This week has been a rough on for me and tech gadgets. I had a monitor burn out on me at work, it made all kinds of buzzing, hissing and popping noises before it died in a puff of smoke.
I was alone in the basement workshop where I work and was a little freaked out by the whole thing. At first I could not figure out what was going on, but I caught on real quick when I saw the smoke and the monitor went black.
Then last night I decide to take one of the hard drives out of my home PC, it happens to be the one that has Red Hat installed on it. I restart the computer and get a grub bootloader error, and the machine just stops dead. OK, I can fix this i think. I just pop in my trusty win98 boot disk, reset the machine, and after it boots, I run fdisk /mbr to rewrite the master boot record on the hard drive and get rid of the grub bootloader. This works, but it also changes the drive letter assignments on all the other partitions on the drive. Kiss Win2K and XP goodbye. I could boot, and get to a login screen, but when I try to log in, it gives me an error and I go back to the login screen again.
I crank up one of my other machines, and lo and behold, I can still access all of the shares on the 2K/XP machine, I just can't login.

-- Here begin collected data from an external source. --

Source: an optimization exercise on an open RTL-to-GDS flow (aim: small area, a short achievable clock period and few clock cycles per item). Production flows keep margins and buffers that such runs may drop. At most, simulation tests tie the RTL to the original design; equivalence was not proved. Power figures rest on the tool's default switching activity, not on a simulated workload.

// lamp_ctrl
module lamp_ctrl (
    input  wire        clk,
    input  wire        rst,
    input  wire        cmd_valid,
    output wire        cmd_ready,
    input  wire [3:0]  cmd_op,
    input  wire [7:0]  cmd_a,
    input  wire [7:0]  cmd_b,
    input  wire [7:0]  cmd_c,
    input  wire [15:0] cmd_m,
    input  wire [31:0] cmd_t,
    output reg         rsp_valid,
    output reg  [15:0] rsp_data
);
    localparam OP_SET_LAMP   = 4'd0;
    localparam OP_READ_STATE = 4'd1;
    localparam OP_READ_DIM   = 4'd2;
    localparam OP_READ_FLASH = 4'd3;
    localparam OP_OFF_ALL    = 4'd4;
    localparam OP_FLASH_ALL  = 4'd5;
    localparam OP_SET_DIV    = 4'd6;
    localparam OP_APPLY      = 4'd7;
    localparam OP_STROBE     = 4'd8;
    localparam OP_LOAD_CYCLE = 4'd9;
    reg  [63:0]  st;         
    reg  [63:0]  dm1;        
    reg  [63:0]  dm2;        
    reg  [511:0] fp;         
    reg  [7:0]   div1, div2;
    reg  [2:0]   bank;
    reg  [31:0]  cycle;
    reg  [7:0]   r1;         
    reg  [7:0]   r2;         
    reg rst_q;
    reg         ready_q;
    reg         c_valid;
    reg  [3:0]  c_op;
    reg  [9:0]  c_fop;       
    reg         c_setok;     
    reg         c_divok;     
    reg  [7:0]  c_abank;     
    reg  [7:0]  c_abit;      
    reg  [7:0]  c_a, c_b;
    reg         c_bz;        
    reg         c_c1, c_c2;  
    reg  [7:0]  c_l;         
    reg  [7:0]  c_qh;        
    reg  [5:0]  c_rh;        
    reg         c_m0;        
    reg         c_mlo;       
    reg         c_mhi;       
    reg  [31:0] c_t;
    assign cmd_ready = ready_q;
    wire accept   = cmd_valid && ready_q;
    wire multi_in = (cmd_op == OP_FLASH_ALL) || (cmd_op == OP_APPLY);
    wire strb_in  = (cmd_op == OP_STROBE);
    reg          m_apply;    
    reg          m_mod;      
    reg          first;      
    reg  [1:0]   prep;       
  ...
Size: ~6500 cells after synthesis, ~97 I/O pins, ~70000 sq um of cells after synthesis.
Settings: LEC_CHECK=0, CAP_MARGIN=20, CORE_MARGIN=2, CORE_UTILIZATION=60, SLEW_MARGIN=20; clock period 12.0 ns.
run.sh (not shown) runs the stock make flow with config.mk's settings and CLKGATE_MAP_FILE= SYNTH_SCRIPT=/design/flow/synth_recipe.tcl, a recipe that flattens the netlist after the stock synthesis.
Change:
--- a/flow/design.v
+++ b/flow/design.v
@@ -381,19 +381,19 @@
     wire [63:0] rest = pend & ~match;
     wire [63:0] w_hit;
     wire [63:0] nz_eff;
     generate
         for (gi = 0; gi < 64; gi = gi + 1) begin : g_w
             assign w_hit[gi]  = w_v && w_bank[gi / 8] && w_bit[gi % 8];
             assign nz_eff[gi] = w_hit[gi] ? (w_fu != 8'd0) : nz[gi];
         end
     endgenerate
-    wire [63:0] pe_in = (m_apply && !tail) ? rest : nz_eff;
+    wire [63:0] pe_in = m_apply ? rest : nz_eff;
     wire        pe_any;
     wire [5:0]  pe_idx;
     lamp_pe64 u_pe (.v(pe_in), .any(pe_any), .idx(pe_idx));
     wire [7:0] fp_rd  = fp[8*fsel +: 8];
     wire        t50_wr = x_fall || x_apply ||
                          (m_apply && first && !tail && (prep != 2'd0 || acnt <= 3'd3));
     wire [14:0] t50_qs  = t50_tab(r50);         
     wire [3:0]  t50_t   = t50_thr(r50);         
     wire [6:0]  t50_u   = {1'b0, t50_qs[6:1]} + {3'b000, c_t[27:24]};
@@ -422,41 +422,40 @@
         if (accept && (multi_in || (strb_in && mod_next)))
             ready_n = 1'b0;
         else if (stall)
             ready_n = mod_end && (c_op == OP_STROBE);
         else if (x_apply || x_fall)
             ready_n = 1'b0;
         else if (m_apply && prep == 2'd1)
             ready_n = !fallp && !more;
         else if (m_apply)
-            ready_n = tail || (prep == 2'd0 && acnt >= 3'd5 && !more);
+            ready_n = tail || (round_end && !more);
         else
             ready_n = 1'b1;
     end
     wire        clr_all = rst_q || x_off;
     wire        set_any = x_set && !clr_all;
-    wire [63:0] wbm     = {64{wbp}} & pend & match;
-    wire [63:0] st_eff  = (st & ~wbm) | (wbm & {64{~par}});
+    wire        st_wd   = clr_all || (set_any ? c_bz : ~par);
     wire        dm1_wd  = set_any && c_c1;
     wire        dm2_wd  = set_any && c_c2;
     wire [7:0]  fp_wd   = clr_all ? 8'd0 : x_fall ? 8'd10 : w_fu;
     wire [63:0] sel_l;
     generate
         for (gi = 0; gi < 64; gi = gi + 1) begin : g_sel
             assign sel_l[gi] = x_set && c_abank[gi / 8] && c_abit[gi % 8];
         end
     endgenerate
-    wire [63:0] st_en   = {64{clr_all}} | sel_l | wbm;
+    wire [63:0] st_en   = {64{clr_all}} | sel_l | ({64{wbp}} & pend & match);
     wire [63:0] dm_en   = {64{clr_all || x_fall}} | sel_l;
     wire [63:0] fp_en   = {64{clr_all || x_fall}} | w_hit;
     wire [63:0] pd_en   = {64{go}} | ({64{wbp}} & match);
     wire [63:0] pd_wd   = {64{go}} & ({64{x_fall}} | nz_eff);
-    wire [63:0] lit = st_eff | ({64{r1 != 8'd0}} & dm1) | ({64{r2 != 8'd0}} & dm2);
+    wire [63:0] lit = st | ({64{r1 != 8'd0}} & dm1) | ({64{r2 != 8'd0}} & dm2);
     wire [7:0]  v   = lit[8*bank +: 8];
     wire [7:0] r1_inc = r1 + 8'd1;
     wire [7:0] r2_inc = r2 + 8'd1;
     wire       wrap   = &cycle;
     wire w_rd_hit = w_v && |(w_bank & c_abank) && |(w_bit & c_abit);
     integer l;
     always @(posedge clk) begin
         rst_q <= rst;
         if (ready_q) begin
@@ -481,34 +480,34 @@
         end else if (t50_wr) begin
             c_t  <= c_t << 4;
         end
         c_valid <= !rst && (accept || stall);
         ready_q <= !rst && ready_n;
         rsp_valid <= c_valid && !stall && !rst;
         rsp_data  <= 16'd0;
         if (c_valid) begin
             case (c_op)
-            OP_READ_STATE: if (id_ok) rsp_data <= {15'd0, ~st_eff[c_a[5:0]]};
+            OP_READ_STATE: if (id_ok) rsp_data <= {15'd0, ~st[c_a[5:0]]};
             OP_READ_DIM:   if (id_ok) rsp_data <= {14'd0, dm2[c_a[5:0]], dm1[c_a[5:0]]};
             OP_READ_FLASH: if (id_ok) rsp_data <= {8'd0, w_rd_hit ? w_fu : fp_rd};
             OP_STROBE:     rsp_data <= {5'd0, bank, v};
             default:       rsp_data <= 16'd0;
             endcase
         end
         w_v <= !rst && set_any;
         if (set_any) begin
             w_fu   <= fu;
             w_bank <= c_abank;
             w_bit  <= c_abit;
         end
         match <= match_d;
         for (l = 0; l < 64; l = l + 1) begin
-            if (st_en[l])  st[l]        <= clr_all || (sel_l[l] ? c_bz : ~par);
+            if (st_en[l])  st[l]        <= st_wd;
             if (dm_en[l])  dm1[l]       <= dm1_wd;
             if (dm_en[l])  dm2[l]       <= dm2_wd;
             if (fp_en[l])  fp[8*l +: 8] <= fp_wd;
             if (pd_en[l])  pend[l]      <= pd_wd[l];
         end
         if (ready_q)
             r50 <= {2'b00, cmd_t[31:28]};
         else if (t50_wr)
             r50 <= r50_out;
Sequential cell count stays the same.
Die area fell by 2.1%.
Cell count falls by 4.7%.
Utilization decreases by 0.25 points.
First-iteration DRC count rose by 7.0%.
Total power barely changes.
Setup slack gains 0.035 ns.
Clock power is about the same.
Critical path depth does not change.
Testbench counts after the change, summed over its fixed seeds: cycles 12,112, items 3,200.
The RTL of the first run of this note was laid out without a check of its function.
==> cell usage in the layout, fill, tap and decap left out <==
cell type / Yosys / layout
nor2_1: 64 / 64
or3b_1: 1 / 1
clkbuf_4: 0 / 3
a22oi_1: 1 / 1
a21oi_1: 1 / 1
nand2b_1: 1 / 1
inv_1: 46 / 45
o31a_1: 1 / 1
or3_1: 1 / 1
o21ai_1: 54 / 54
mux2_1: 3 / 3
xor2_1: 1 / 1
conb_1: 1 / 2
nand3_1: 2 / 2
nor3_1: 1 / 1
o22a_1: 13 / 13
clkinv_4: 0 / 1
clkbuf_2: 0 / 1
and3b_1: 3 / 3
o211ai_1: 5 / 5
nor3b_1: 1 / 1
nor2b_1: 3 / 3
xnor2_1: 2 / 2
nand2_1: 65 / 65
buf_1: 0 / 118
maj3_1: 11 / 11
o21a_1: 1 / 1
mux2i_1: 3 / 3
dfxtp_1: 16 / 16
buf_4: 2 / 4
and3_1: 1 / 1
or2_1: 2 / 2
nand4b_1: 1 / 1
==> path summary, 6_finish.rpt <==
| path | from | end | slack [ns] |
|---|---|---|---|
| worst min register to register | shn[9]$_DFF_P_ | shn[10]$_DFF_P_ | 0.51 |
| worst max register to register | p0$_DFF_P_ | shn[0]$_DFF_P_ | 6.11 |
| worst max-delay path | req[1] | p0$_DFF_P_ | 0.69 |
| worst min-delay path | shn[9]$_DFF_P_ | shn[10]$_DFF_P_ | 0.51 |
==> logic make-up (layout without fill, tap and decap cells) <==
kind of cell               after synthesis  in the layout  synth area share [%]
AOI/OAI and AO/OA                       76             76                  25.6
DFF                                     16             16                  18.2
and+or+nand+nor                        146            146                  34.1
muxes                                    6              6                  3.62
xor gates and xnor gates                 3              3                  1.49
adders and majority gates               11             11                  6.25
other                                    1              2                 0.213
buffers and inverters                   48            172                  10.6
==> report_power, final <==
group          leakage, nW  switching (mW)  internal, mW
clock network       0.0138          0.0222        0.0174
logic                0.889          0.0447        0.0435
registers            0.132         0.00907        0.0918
What follows belongs to an exercise in optimizing a design on an open flow for small area, a short achievable clock period and few clock cycles per item; a production flow would make more cautious choices.
RTL that was checked went through simulation tests only; none was proved equivalent to the original.

Setup of job 8210:
==> module rev_counter, before the edit <==
module rev_counter (
    input  wire         clk,
    input  wire         rst,
    input  wire [16:0]  tap,           
    input  wire [271:0] landmarks,     
    input  wire         req_valid,
    output wire         req_ready,
    input  wire [16:0]  req_seed,
    output wire         resp_valid,
    input  wire         resp_ready,
    output reg          resp_timeout,
    output wire [17:0]  resp_count
);
    localparam K  = 16;         
    localparam KB = 4;          
    localparam R  = 8;          
    localparam CB = 17 - KB;    
    localparam H  = 10;         
    localparam [1:0] T_LM = 2'd0, T_REF = 2'd1, T_TO = 2'd2;
    reg          s_init, s_idle, s_run, s_done;
    reg [3:0]    icnt;        
    reg [16:0]   row [1:R];
    assign req_ready  = s_idle;
    assign resp_valid = s_done;
    integer r, j;
    always @(posedge clk) begin
        row[1] <= {tap[15:0], 1'b1};
        for (r = 2; r <= R; r = r + 1) begin
            row[r][0] <= row[r-1][16];
            for (j = 0; j < 16; j = j + 1)
                row[r][j+1] <= row[r-1][j] ^ (row[r-1][16] & row[1][j+1]);
        end
    end
    reg [16:0]   A;           
    reg [K+16:0] Zs;          
    reg [1:0]    wv;          
    reg [16:0] stepK;
    reg [16:0] cur;
    integer bnk, q;
    always @(*) begin
        cur = A;
        for (bnk = 0; bnk < K / R; bnk = bnk + 1) begin
            stepK = cur >> R;
            for (q = 1; q <= R; q = q + 1)
                stepK[17-R+q-1] = ^(row[q] & cur);
            cur = stepK;
        end
        stepK = cur;
    end
    wire [K+16:0] Z = Zs;
    reg [K-1:0] cR;
    reg [K-1:0] cP [0:3];
    integer i, k;
    always @(*) begin
        for (i = 0; i < K; i = i + 1) begin
            cR[i] = (Z[i +: 17] == 17'h00001);
            for (k = 0; k < 4; k = k + 1)
                cP[k][i] = 1'b0;
            for (k = 0; k < 16; k = k + 1)
                cP[k/4][i] = cP[k/4][i] | (Z[i +: H] == landmarks[17*k +: H]);
        end
    end
    reg [K-1:0]  P0, P1, P2, P3, Q;    
    reg [K+16:0] Zc;          
    reg          cv;          
    reg [CB:0]   b1;          
    reg [K-1:0] dmask;        
    wire [K-1:0] pend = (P0 | P1 | P2 | P3 | Q) & ~dmask;
    wire         last_blk = b1[CB];                  
    reg [K-1:0] pre_or;
    integer g;
    always @(*) begin
        pre_or[0] = 1'b0;
        for (g = 1; g < K; g = g + 1)
            pre_or[g] = pre_or[g-1] | pend[g-1];
    end
    wire [K-1:0] first_oh = pend & ~pre_or;
    wire         stall    = cv && !last_blk && |(pend & pre_or);
    reg [KB-1:0] first;
    reg [16:0]   first_w;
    integer f;
    always @(*) begin
        first   = {KB{1'b0}};
        first_w = 17'd0;
        for (f = 0; f < K; f = f + 1) begin
            first   = first | ({KB{first_oh[f]}} & f[KB-1:0]);
            first_w = first_w | ({17{first_oh[f]}} & Zc[f +: 17]);
        end
    end
    reg          tv;
    reg [1:0]    tk;
    reg [17:0]   tc;          
    reg [16:0]   Vw;
    reg          ev;
    reg [1:0]    ek;
    reg [17:0]   ec;          
    reg [15:0]   eqL, eqH;    
    wire [15:0]  eq = eqL & eqH;
    reg [15:0] cEqL, cEqH;
    integer e;
    always @(*)
        for (e = 0; e < 16; e = e + 1) begin
            cEqL[e] = (Vw[H-1:0] == landmarks[17*e +: H]);
            cEqH[e] = (Vw[16:H]  == landmarks[17*e+H +: 17-H]);
        end
    reg [3:0] hidx;
    integer h;
    always @(*) begin
        hidx = 4'd0;
        for (h = 15; h >= 0; h = h - 1)
            if (eq[h]) hidx = h[3:0];
    end
    wire lm_hit = (ek == T_LM) && |eq;
    wire finish = ev && ((ek != T_LM) || lm_hit);
    assign resp_count = ec;
    always @(posedge clk) begin
        tk <= last_blk ? (Q[0] ? T_REF : T_TO) : (|(Q & first_oh) ? T_REF : T_LM);
        tc <= {b1[CB-1:0], last_blk ? {KB{1'b0}} : first};
        Vw  <= first_w;
        ek  <= tk;
        eqL <= cEqL;
        eqH <= cEqH;
    end
    always @(posedge clk) begin
        if (rst) begin
            s_init <= 1'b1;
            s_idle <= 1'b0;
            s_run  <= 1'b0;
            s_done <= 1'b0;
            icnt   <= 4'd0;
            wv     <= 2'b00;
            cv     <= 1'b0;
            tv     <= 1'b0;
            ev     <= 1'b0;
        end else begin
            if (s_init) begin
                icnt <= icnt + 4'd1;
                if (icnt == R) begin
                    s_init <= 1'b0;
                    s_idle <= 1'b1;
                end
            end
            if (s_idle && req_valid) begin
                A      <= req_seed;
                wv     <= 2'b01;
                cv     <= 1'b0;
                tv     <= 1'b0;
                ev     <= 1'b0;
                b1     <= {(CB+1){1'b0}};
                dmask  <= {K{1'b0}};
                s_idle <= 1'b0;
                s_run  <= 1'b1;
            end
            if (s_run) begin
                if (!stall) begin
                    A  <= stepK;
                    Zs <= {stepK, A[K-1:0]};
                    wv <= {wv[0], 1'b1};
                    P0 <= cP[0];
                    P1 <= cP[1];
                    P2 <= cP[2];
                    P3 <= cP[3];
                    Q  <= cR;
                    Zc <= Z;
                    cv <= wv[1];
                    if (cv) b1 <= b1 + 1'b1;
                    dmask <= {K{1'b0}};
                end else begin
                    dmask <= dmask | first_oh;
                end
                tv <= cv && (last_blk || |pend);
                ev <= tv;
                ec <= tc;
                if (finish) begin
                    resp_timeout <= (ek == T_TO);
                    if (ek == T_TO)
                        ec <= 18'd0;
                    else if (ek == T_LM)
                        ec <= {ec[17:13] + {1'b0, hidx}, ec[12:0]};   
                    else
                        ec <= ec;
                    s_run  <= 1'b0;
                    s_done <= 1'b1;
                end
            end
            if (s_done && resp_ready) begin
                s_done <= 1'b0;
                s_idle <= 1'b1;
            end
        end
    end
endmodule
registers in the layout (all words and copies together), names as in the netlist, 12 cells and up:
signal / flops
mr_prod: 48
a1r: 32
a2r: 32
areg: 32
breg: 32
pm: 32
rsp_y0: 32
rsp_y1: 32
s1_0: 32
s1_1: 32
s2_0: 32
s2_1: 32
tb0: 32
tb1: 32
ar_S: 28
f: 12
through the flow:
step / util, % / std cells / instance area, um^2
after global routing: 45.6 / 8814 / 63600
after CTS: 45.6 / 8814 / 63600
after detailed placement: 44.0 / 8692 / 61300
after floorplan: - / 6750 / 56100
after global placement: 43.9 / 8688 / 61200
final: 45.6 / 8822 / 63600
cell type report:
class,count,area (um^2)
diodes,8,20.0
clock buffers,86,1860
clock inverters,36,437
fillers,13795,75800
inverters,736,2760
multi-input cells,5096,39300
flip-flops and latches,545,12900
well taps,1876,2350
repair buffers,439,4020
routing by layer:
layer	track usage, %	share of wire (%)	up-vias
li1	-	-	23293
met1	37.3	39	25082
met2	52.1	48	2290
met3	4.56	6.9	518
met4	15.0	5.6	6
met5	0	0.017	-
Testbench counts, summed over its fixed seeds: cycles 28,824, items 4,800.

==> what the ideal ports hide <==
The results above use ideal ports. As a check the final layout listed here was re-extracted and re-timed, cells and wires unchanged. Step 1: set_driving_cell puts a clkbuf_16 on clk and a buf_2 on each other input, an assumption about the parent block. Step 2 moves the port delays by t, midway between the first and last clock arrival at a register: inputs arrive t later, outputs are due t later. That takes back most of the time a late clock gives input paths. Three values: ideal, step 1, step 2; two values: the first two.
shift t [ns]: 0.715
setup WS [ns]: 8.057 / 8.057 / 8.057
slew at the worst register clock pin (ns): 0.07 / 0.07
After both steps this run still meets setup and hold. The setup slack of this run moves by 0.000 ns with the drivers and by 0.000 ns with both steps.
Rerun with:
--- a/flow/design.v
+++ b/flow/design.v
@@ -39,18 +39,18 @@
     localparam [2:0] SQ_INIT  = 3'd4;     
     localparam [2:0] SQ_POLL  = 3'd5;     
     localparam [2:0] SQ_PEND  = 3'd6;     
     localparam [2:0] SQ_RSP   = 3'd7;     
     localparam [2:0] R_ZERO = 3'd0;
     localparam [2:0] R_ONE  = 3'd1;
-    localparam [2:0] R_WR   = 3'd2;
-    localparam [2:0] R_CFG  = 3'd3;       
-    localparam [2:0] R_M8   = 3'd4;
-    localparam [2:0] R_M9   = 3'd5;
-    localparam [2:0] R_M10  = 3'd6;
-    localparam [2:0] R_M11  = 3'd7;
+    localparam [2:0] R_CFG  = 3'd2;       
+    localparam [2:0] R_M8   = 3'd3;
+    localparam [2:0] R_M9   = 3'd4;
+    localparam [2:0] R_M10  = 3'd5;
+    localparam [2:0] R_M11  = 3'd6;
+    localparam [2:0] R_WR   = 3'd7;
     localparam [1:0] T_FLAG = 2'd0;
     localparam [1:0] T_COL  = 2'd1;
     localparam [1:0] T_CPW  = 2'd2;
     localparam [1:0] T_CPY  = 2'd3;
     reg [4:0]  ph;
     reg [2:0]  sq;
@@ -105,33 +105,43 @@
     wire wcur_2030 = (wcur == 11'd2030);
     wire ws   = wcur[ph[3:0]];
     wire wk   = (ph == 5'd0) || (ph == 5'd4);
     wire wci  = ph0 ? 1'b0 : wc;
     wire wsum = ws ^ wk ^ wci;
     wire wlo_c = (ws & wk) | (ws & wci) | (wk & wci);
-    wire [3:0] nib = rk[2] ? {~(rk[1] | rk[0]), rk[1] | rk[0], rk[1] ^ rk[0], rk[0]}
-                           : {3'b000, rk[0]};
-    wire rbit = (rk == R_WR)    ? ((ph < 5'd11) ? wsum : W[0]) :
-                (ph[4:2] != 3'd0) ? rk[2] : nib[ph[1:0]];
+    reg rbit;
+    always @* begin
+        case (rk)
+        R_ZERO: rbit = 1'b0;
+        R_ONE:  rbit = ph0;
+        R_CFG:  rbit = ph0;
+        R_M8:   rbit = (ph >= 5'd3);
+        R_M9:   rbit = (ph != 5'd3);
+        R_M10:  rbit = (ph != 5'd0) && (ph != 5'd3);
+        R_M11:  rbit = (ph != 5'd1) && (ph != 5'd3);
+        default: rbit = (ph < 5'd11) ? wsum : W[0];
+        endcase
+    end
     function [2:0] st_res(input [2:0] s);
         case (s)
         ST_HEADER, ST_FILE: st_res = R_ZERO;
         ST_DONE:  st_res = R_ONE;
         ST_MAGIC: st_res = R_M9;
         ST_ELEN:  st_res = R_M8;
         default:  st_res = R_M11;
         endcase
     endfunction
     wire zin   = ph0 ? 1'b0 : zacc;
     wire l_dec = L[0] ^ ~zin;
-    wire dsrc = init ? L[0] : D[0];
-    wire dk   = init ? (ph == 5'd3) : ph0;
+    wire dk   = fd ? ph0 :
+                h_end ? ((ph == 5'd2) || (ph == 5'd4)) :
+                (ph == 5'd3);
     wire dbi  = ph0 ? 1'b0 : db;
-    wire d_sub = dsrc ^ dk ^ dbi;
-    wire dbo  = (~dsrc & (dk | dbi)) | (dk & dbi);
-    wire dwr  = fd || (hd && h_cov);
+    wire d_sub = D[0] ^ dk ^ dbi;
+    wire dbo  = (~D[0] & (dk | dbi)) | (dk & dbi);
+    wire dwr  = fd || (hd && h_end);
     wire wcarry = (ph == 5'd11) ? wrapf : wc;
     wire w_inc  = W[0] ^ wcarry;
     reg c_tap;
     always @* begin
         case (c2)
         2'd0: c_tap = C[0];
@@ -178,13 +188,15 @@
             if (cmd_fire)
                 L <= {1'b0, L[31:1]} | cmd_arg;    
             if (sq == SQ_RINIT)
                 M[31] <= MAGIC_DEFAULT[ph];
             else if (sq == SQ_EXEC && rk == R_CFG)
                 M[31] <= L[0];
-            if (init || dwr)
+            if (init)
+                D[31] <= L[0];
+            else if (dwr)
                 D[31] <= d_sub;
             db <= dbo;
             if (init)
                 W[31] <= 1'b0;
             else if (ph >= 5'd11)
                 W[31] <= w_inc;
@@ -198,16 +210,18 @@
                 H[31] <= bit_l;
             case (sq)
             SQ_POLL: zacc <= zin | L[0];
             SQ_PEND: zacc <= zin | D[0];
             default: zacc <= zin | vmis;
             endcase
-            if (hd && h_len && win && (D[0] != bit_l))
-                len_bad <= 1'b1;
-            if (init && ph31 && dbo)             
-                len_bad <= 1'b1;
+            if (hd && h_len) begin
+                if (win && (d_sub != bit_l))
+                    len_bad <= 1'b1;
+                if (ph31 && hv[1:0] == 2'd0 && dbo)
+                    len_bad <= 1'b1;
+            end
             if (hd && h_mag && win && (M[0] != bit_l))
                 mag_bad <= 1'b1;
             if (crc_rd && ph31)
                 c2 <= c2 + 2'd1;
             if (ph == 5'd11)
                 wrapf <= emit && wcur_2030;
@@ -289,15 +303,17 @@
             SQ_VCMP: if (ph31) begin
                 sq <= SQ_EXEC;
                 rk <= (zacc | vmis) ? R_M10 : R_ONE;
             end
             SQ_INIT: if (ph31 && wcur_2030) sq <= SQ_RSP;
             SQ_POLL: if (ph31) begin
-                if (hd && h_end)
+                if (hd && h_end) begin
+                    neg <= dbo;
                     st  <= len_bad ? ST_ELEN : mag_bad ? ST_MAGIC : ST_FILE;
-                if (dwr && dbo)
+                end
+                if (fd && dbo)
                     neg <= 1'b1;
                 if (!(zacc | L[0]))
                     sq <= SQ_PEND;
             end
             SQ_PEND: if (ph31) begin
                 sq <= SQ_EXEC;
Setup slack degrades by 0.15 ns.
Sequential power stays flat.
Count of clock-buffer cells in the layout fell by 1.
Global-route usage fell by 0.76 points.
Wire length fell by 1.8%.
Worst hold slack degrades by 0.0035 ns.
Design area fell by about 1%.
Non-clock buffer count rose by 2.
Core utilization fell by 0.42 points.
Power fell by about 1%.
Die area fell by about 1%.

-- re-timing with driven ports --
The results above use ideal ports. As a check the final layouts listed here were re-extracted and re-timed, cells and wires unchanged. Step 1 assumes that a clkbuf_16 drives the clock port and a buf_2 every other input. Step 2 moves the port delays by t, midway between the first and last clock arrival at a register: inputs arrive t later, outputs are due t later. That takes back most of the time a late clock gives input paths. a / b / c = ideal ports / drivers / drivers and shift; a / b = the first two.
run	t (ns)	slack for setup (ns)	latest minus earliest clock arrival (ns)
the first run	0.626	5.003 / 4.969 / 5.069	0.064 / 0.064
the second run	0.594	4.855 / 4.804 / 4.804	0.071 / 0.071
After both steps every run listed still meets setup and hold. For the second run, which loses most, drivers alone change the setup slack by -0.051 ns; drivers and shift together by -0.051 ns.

I use remote management to try and change the drive letters, but you cannot change the drive letter of a boot or system drive in disk management. After a little searching through the MS knowledge base, I find a remote registry hack that will let me change the drive letters back to what they should be.
It is actually a quick and easy fix if you have access from another computer on the network, but I would have been royally screwed if I only had a stand alone machine.
I think this week I would have been better off working with an abacus or slide-rule than working around computers.